Short-term breast cancer risk prediction improves when AI combines imaging with personal info
Integrating clinical and mammographic information into risk assessment models can better identify which women face the highest short-term risk of developing breast cancer.
Understanding which women have the greatest short-term risk could enable providers to implement targeted screening strategies to ensure malignancies are caught at the earliest possible stage. In turn, patients could seek less invasive treatments sooner, before disease has progressed.
There are multiple studies that incorporate imaging and clinical data to assess patients’ long-term risk, but information regarding the utility of these models for short-term risk is lacking. The authors of a new analysis in European Radiology sought to address this by developing predictions models that assess patients’ short-term (2 years) risks.
“Long-term risk models (5–10 years) are valuable for developing population-based approaches as well as designing screening strategies. However, AI-based models have shown potential for short-term prediction, allowing for targeted assessments of women at high risk. This aligns with the standard screening interval in Europe, which typically ranges from two to three years,” Rafael Llobet, from the Institute of Information Technology, Polytechnic University of Valencia, and colleagues noted. “Unlike long-term models, which primarily inform general screening policies, short-term models are particularly useful in identifying high-risk individuals who may benefit from earlier intervention through more frequent monitoring or additional diagnostic procedures.”
The team developed prediction models using data from more than 2,000 women who underwent breast cancer screening at a single institution between 2013 and 2020. The cases included 418 women whose mammograms were taken up to two years before they were diagnosed with breast cancer and another 1,775 who stayed cancer-free for at least two years.
In total, three models were created.
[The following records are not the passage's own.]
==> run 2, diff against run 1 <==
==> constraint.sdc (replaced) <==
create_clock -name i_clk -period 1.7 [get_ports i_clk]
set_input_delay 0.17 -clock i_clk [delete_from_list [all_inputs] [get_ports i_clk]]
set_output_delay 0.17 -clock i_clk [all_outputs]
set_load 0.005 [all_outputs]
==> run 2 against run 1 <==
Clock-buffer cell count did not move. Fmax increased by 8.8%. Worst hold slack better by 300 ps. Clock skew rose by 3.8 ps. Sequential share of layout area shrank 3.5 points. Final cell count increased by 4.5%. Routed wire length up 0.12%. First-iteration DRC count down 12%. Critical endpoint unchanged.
File: config.mk
export PLATFORM = sky130hd
export DESIGN_NAME = cofi_multi
export DESIGN_NICKNAME = d
export VERILOG_FILES = /design/src/rtl/cofi_multi.sv
export SDC_FILE = /design/constraint.sdc
export NUM_CORES = 1
export LEC_CHECK = 0
export BUFFER_PORTS_ARGS = -buffer_cell sky130_fd_sc_hd__buf_2
export CORE_ASPECT_RATIO = 0.7
export CORE_MARGIN = 5
export CORE_UTILIZATION = 30
export CTS_BUF_LIST = sky130_fd_sc_hd__clkbuf_4
export CTS_CLUSTER_DIAMETER = 80
export DETAILED_ROUTE_END_ITERATION = 12
export PLACE_DENSITY = 0.46
export SYNTH_ARGS = -nofsm -noshare
export SYNTH_HDL_FRONTEND = slang
export SYNTH_SLANG_ARGS = --single-unit
File: constraint.sdc
create_clock -name clk -period 6.75 [get_ports clk]
set_input_delay 1.35 -clock clk [delete_from_list [all_inputs] [get_ports clk]]
set_output_delay 1.35 -clock clk [all_outputs]
set_load 0.01 [all_outputs]
$ cat src/rtl/push_button_conditioner_pkg.sv
// Shared definitions for the push-button input path.
//   - Button index constants matching the push[] bit order (u, d, l, r, m).
//   - Default timing constants for a 100 MHz clk_osc.
//   - Encoding of the per-button auto-repeat state machine.
//   - cnt_width(): counter width for a terminal count, never below 1 bit.
package push_button_conditioner_pkg;

  localparam int unsigned BTN_U = 0;
  localparam int unsigned BTN_D = 1;
  localparam int unsigned BTN_L = 2;
  localparam int unsigned BTN_R = 3;
  localparam int unsigned BTN_M = 4;

  localparam int unsigned DEFAULT_N_BTN           = 5;
  localparam int unsigned DEFAULT_DEBOUNCE_CYCLES = 1_000_000;   // 10 ms
  localparam int unsigned DEFAULT_REPEAT_DELAY    = 50_000_000;  // 0.5 s
  localparam int unsigned DEFAULT_REPEAT_RATE     = 15_000_000;  // 0.15 s
  localparam logic [4:0]  DEFAULT_REPEAT_MASK     = 5'b00011;    // up, down

  typedef enum logic [1:0] {
    IDLE   = 2'd0,
    DELAY  = 2'd1,
    REPEAT = 2'd2
  } rpt_state_t;

  // A counter that counts 0..n-1 needs $clog2(n) bits; a count of 1 or 2
  // still needs a real flop so the vector is never zero-width.
  function automatic int unsigned cnt_width(input int unsigned n);
    return (n <= 2) ? 1 : $clog2(n);
  endfunction

endpackage

$ cat src/rtl/push_button_conditioner_debounce.sv
// Single-button conditioner: two-flop synchroniser, debounce counter and an
// optional auto-repeat state machine.
// Ports:
//   clk_osc        system clock
//   reset          synchronous, active-high reset
//   push           raw asynchronous button level
//   level          debounced level
//   press          one-cycle pulse on accepted press and on each auto-repeat
//   release_pulse  one-cycle pulse on accepted release ("release" itself is
//                  a reserved word in SystemVerilog)
module button_debounce_repeat
  import push_button_conditioner_pkg::*;
#(
  parameter int unsigned DEBOUNCE_CYCLES = DEFAULT_DEBOUNCE_CYCLES,
  parameter bit          REPEAT_EN       = 1'b1,
  parameter int unsigned REPEAT_DELAY    = DEFAULT_REPEAT_DELAY,
  parameter int unsigned REPEAT_RATE     = DEFAULT_REPEAT_RATE
) (
  input  logic clk_osc,
  input  logic reset,
  input  logic push,
  output logic level,
  output logic press,
  output logic release_pulse
);

  localparam int unsigned DW = cnt_width(DEBOUNCE_CYCLES);
  localparam int unsigned RW = (cnt_width(REPEAT_DELAY) > cnt_width(REPEAT_RATE))
                               ? cnt_width(REPEAT_DELAY) : cnt_width(REPEAT_RATE);

  localparam logic [DW-1:0] DB_LAST    = DW'(DEBOUNCE_CYCLES - 1);
  localparam logic [RW-1:0] DELAY_LAST = RW'(REPEAT_DELAY - 1);
  localparam logic [RW-1:0] RATE_LAST  = RW'(REPEAT_RATE - 1);

  logic [1:0]    sync_q;   // [0] first stage, [1] synchronised level
  logic          sync;
  logic [DW-1:0] cnt;
  logic          accept;
  logic          rise;
  logic          fall;

  rpt_state_t    state;
  rpt_state_t    state_nxt;
  logic [RW-1:0] rcnt;
  logic [RW-1:0] rcnt_nxt;
  logic          rpt_pulse;

  assign sync   = sync_q[1];
  // The new level has persisted for DEBOUNCE_CYCLES samples: take it now.
  assign accept = (sync != level) && (cnt == DB_LAST);
  assign rise   = accept &  sync;
  assign fall   = accept & ~sync;

  always_comb begin
    // NOTE: every output of this block gets a default before any branch so
    // no path leaves one unassigned, which would infer a latch.
    state_nxt = state;
    rcnt_nxt  = rcnt;
    rpt_pulse = 1'b0;

    // A release always wins: back to IDLE and no repeat pulse this cycle.
    if (!REPEAT_EN || fall) begin
      state_nxt = IDLE;
      rcnt_nxt  = '0;
    end else begin
      unique case (state)
        IDLE: begin
          if (rise) begin
            state_nxt = DELAY;
            rcnt_nxt  = '0;
          end
        end
        DELAY: begin
          if (rcnt == DELAY_LAST) begin
            rpt_pulse = 1'b1;
            rcnt_nxt  = '0;
            state_nxt = REPEAT;
          end else begin
            rcnt_nxt = rcnt + RW'(1);
          end
        end
        REPEAT: begin
          if (rcnt == RATE_LAST) begin
            rpt_pulse = 1'b1;
            rcnt_nxt  = '0;
          end else begin
            rcnt_nxt = rcnt + RW'(1);
          end
        end
        default: begin
          state_nxt = IDLE;
          rcnt_nxt  = '0;
        end
      endcase
    end
  end

  // NOTE: state is updated with non-blocking assignments so every flop here
  // samples values from before the edge, regardless of statement order.
  always_ff @(posedge clk_osc) begin
    if (reset) begin
      sync_q        <= '0;
      level         <= 1'b0;
      cnt           <= '0;
      state         <= IDLE;
      rcnt          <= '0;
      press         <= 1'b0;
      release_pulse <= 1'b0;
    end else begin
      sync_q <= {sync_q[0], push};

      if (sync == level) begin
        cnt <= '0;            // bounce back to the current level: start over
      end else if (cnt == DB_LAST) begin
        level <= sync;
        cnt   <= '0;
      end else begin
        cnt <= cnt + DW'(1);
      end

      state         <= state_nxt;
      rcnt          <= rcnt_nxt;
      // Pulses are registered so they line up with the level change.
      press         <= rise | rpt_pulse;
      release_pulse <= fall;
    end
  end

endmodule

$ cat src/rtl/push_button_conditioner.sv
// Turns the raw push buttons into clean, clock-synchronous events.
// Ports:
//   clk_osc        system clock (100 MHz)
//   reset          synchronous, active-high reset
//   push           raw button levels, push[0]=u, [1]=d, [2]=l, [3]=r, [4]=m
//   level          debounced button levels
//   press          one-cycle pulse per accepted press and per auto-repeat
//   release_pulse  one-cycle pulse per accepted release
//   any_press      OR of press, same cycle
module push_button_conditioner
  import push_button_conditioner_pkg::*;
#(
  parameter int unsigned       N_BTN           = DEFAULT_N_BTN,
  parameter int unsigned       DEBOUNCE_CYCLES = DEFAULT_DEBOUNCE_CYCLES,
  parameter logic [N_BTN-1:0]  REPEAT_MASK     = N_BTN'(DEFAULT_REPEAT_MASK),
  parameter int unsigned       REPEAT_DELAY    = DEFAULT_REPEAT_DELAY,
  parameter int unsigned       REPEAT_RATE     = DEFAULT_REPEAT_RATE
) (
  input  logic             clk_osc,
  input  logic             reset,
  input  logic [N_BTN-1:0] push,
  output logic [N_BTN-1:0] level,
  output logic [N_BTN-1:0] press,
  output logic [N_BTN-1:0] release_pulse,
  output logic             any_press
);

  for (genvar i = 0; i < N_BTN; i++) begin : g_btn
    button_debounce_repeat #(
      .DEBOUNCE_CYCLES (DEBOUNCE_CYCLES),
      .REPEAT_EN       (REPEAT_MASK[i]),
      .REPEAT_DELAY    (REPEAT_DELAY),
      .REPEAT_RATE     (REPEAT_RATE)
    ) u_btn (
      .clk_osc       (clk_osc),
      .reset         (reset),
      .push          (push[i]),
      .level         (level[i]),
      .press         (press[i]),
      .release_pulse (release_pulse[i])
    );
  end

  // Press is already registered, so this OR lands in the same cycle.
  assign any_press = |press;

endmodule
$ cat src/rtl/piso_pkg.sv
// ---------------------------------------------------------------------------
// piso_pkg
// Shared definitions for the piso_tx parallel-in serial-out transmitter.
//   state_e        : transmitter FSM states (IDLE, SHIFT, optional PARITY)
//   DEFAULT_WIDTH  : default number of data bits per word
//   countWidth()   : bit-counter width for a given word width (minimum 1)
// ---------------------------------------------------------------------------
package piso_pkg;

    typedef enum logic [1:0] {
        ST_IDLE   = 2'd0,
        ST_SHIFT  = 2'd1,
        ST_PARITY = 2'd2
    } state_e;

    localparam int DEFAULT_WIDTH = 8;

    // A one-bit word still needs a one-bit counter, so $clog2 is floored at 1.
    function automatic int countWidth(input int width);
        return (width > 1) ? $clog2(width) : 1;
    endfunction

endpackage

$ cat src/rtl/piso_bit_counter.sv
// ---------------------------------------------------------------------------
// piso_bit_counter
// Up-counter that tracks which bit of the word is currently on the line.
// Updates on the falling edge of clk; asynchronous active-high reset.
// Ports:
//   clk        : clock, falling-edge active
//   reset      : asynchronous, active-high; clears the count
//   clear_i    : synchronous clear to 0 (has priority over enable_i)
//   enable_i   : increment by one
//   terminal_o : high while the count equals WIDTH-1
// ---------------------------------------------------------------------------
module piso_bit_counter
    import piso_pkg::*;
#(
    parameter int WIDTH = DEFAULT_WIDTH
) (
    input  logic clk,
    input  logic reset,
    input  logic clear_i,
    input  logic enable_i,
    output logic terminal_o
);

    localparam int CW = countWidth(WIDTH);
    localparam logic [CW-1:0] LAST = CW'(WIDTH - 1);

    logic [CW-1:0] count_q, count_d;

    // Next count: clear wins so a new word always starts from bit 0.
    always_comb begin
        count_d = count_q;
        if (clear_i) begin
            count_d = '0;
        end else if (enable_i) begin
            count_d = count_q + 1'b1;
        end
    end

    // Count register, same falling-edge clocking as the rest of the link.
    always_ff @(negedge clk or posedge reset) begin
        if (reset) begin
            count_q <= '0;
        end else begin
            count_q <= count_d;
        end
    end

    assign terminal_o = (count_q == LAST);

endmodule
## config.mk

```make
export PLATFORM = sky130hd
export DESIGN_NAME = tick_pipeline
export DESIGN_NICKNAME = d
export VERILOG_FILES = /design/src/rtl/tick_pipeline.sv
export SDC_FILE = /design/constraint.sdc
export NUM_CORES = 1
export LEC_CHECK = 0
export CAP_MARGIN = 20
export CORE_MARGIN = 2
export CORE_UTILIZATION = 47
export DETAILED_ROUTE_END_ITERATION = 10
export HOLD_SLACK_MARGIN = 0.12
export PLACE_DENSITY_LB_ADDON = 0.25
export REMOVE_ABC_BUFFERS = 1
export SYNTH_ARGS = -nofsm -noshare
export SYNTH_HDL_FRONTEND = slang
export SYNTH_SLANG_ARGS = --single-unit
```

## constraint.sdc

```tcl
create_clock -name fast_clk -period 3.02 [get_ports fast_clk]
set_input_delay 0.604 -clock fast_clk [delete_from_list [all_inputs] [get_ports fast_clk]]
set_output_delay 0.604 -clock fast_clk [all_outputs]
set_load 0.01 [all_outputs]
```
[src/rtl/bit_sync_2ff.sv]
// rtl/bit_sync_2ff.sv - generic two-flop single-bit synchronizer
//
// Ports:
//   i_clk    destination clock
//   i_rst_n  asynchronous active-low reset, both flops clear to 0
//   i_d      asynchronous input bit
//   o_q      synchronized bit, two i_clk edges behind i_d
module bit_sync_2ff (
    input  logic i_clk,
    input  logic i_rst_n,
    input  logic i_d,
    output logic o_q
);

    logic r_meta;
    logic r_sync;

    always_ff @(posedge i_clk or negedge i_rst_n) begin
        if (!i_rst_n) begin
            r_meta <= 1'b0;
            r_sync <= 1'b0;
        end else begin
            r_meta <= i_d;
            r_sync <= r_meta;
        end
    end

    assign o_q = r_sync;

endmodule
One combined personal information and mammogram images using a method called “Extremely Randomized Trees” (ERTpd + im); one incorporated images only, using a convolutional neural network (CNN), while a third hybrid model combined both methods.
Of the three, the hybrid model yielded the best performance, achieving an AUC of 0.75; in comparison, the CNN model and the ERTpd + im model achieved AUCs of 0.74, respectively. The hybrid model’s performance was consistent across breast density categories. It also was more effective at predicting screen-detected cancers than interval cancers, though this finding could be owed to the relatively few instances of interval cancers included in the training data.
“Our study confirms that images and clinical data contain information with predictive capabilities, suggesting that AI models use mammograms as the main source for prediction, but also obtain complementary information from risk factors and other additional characteristics,” the authors explained. “This contribution could justify the superior predictive power of AI compared to traditional statistical procedures when assessing breast cancer risk, since they do not consider the images themselves.”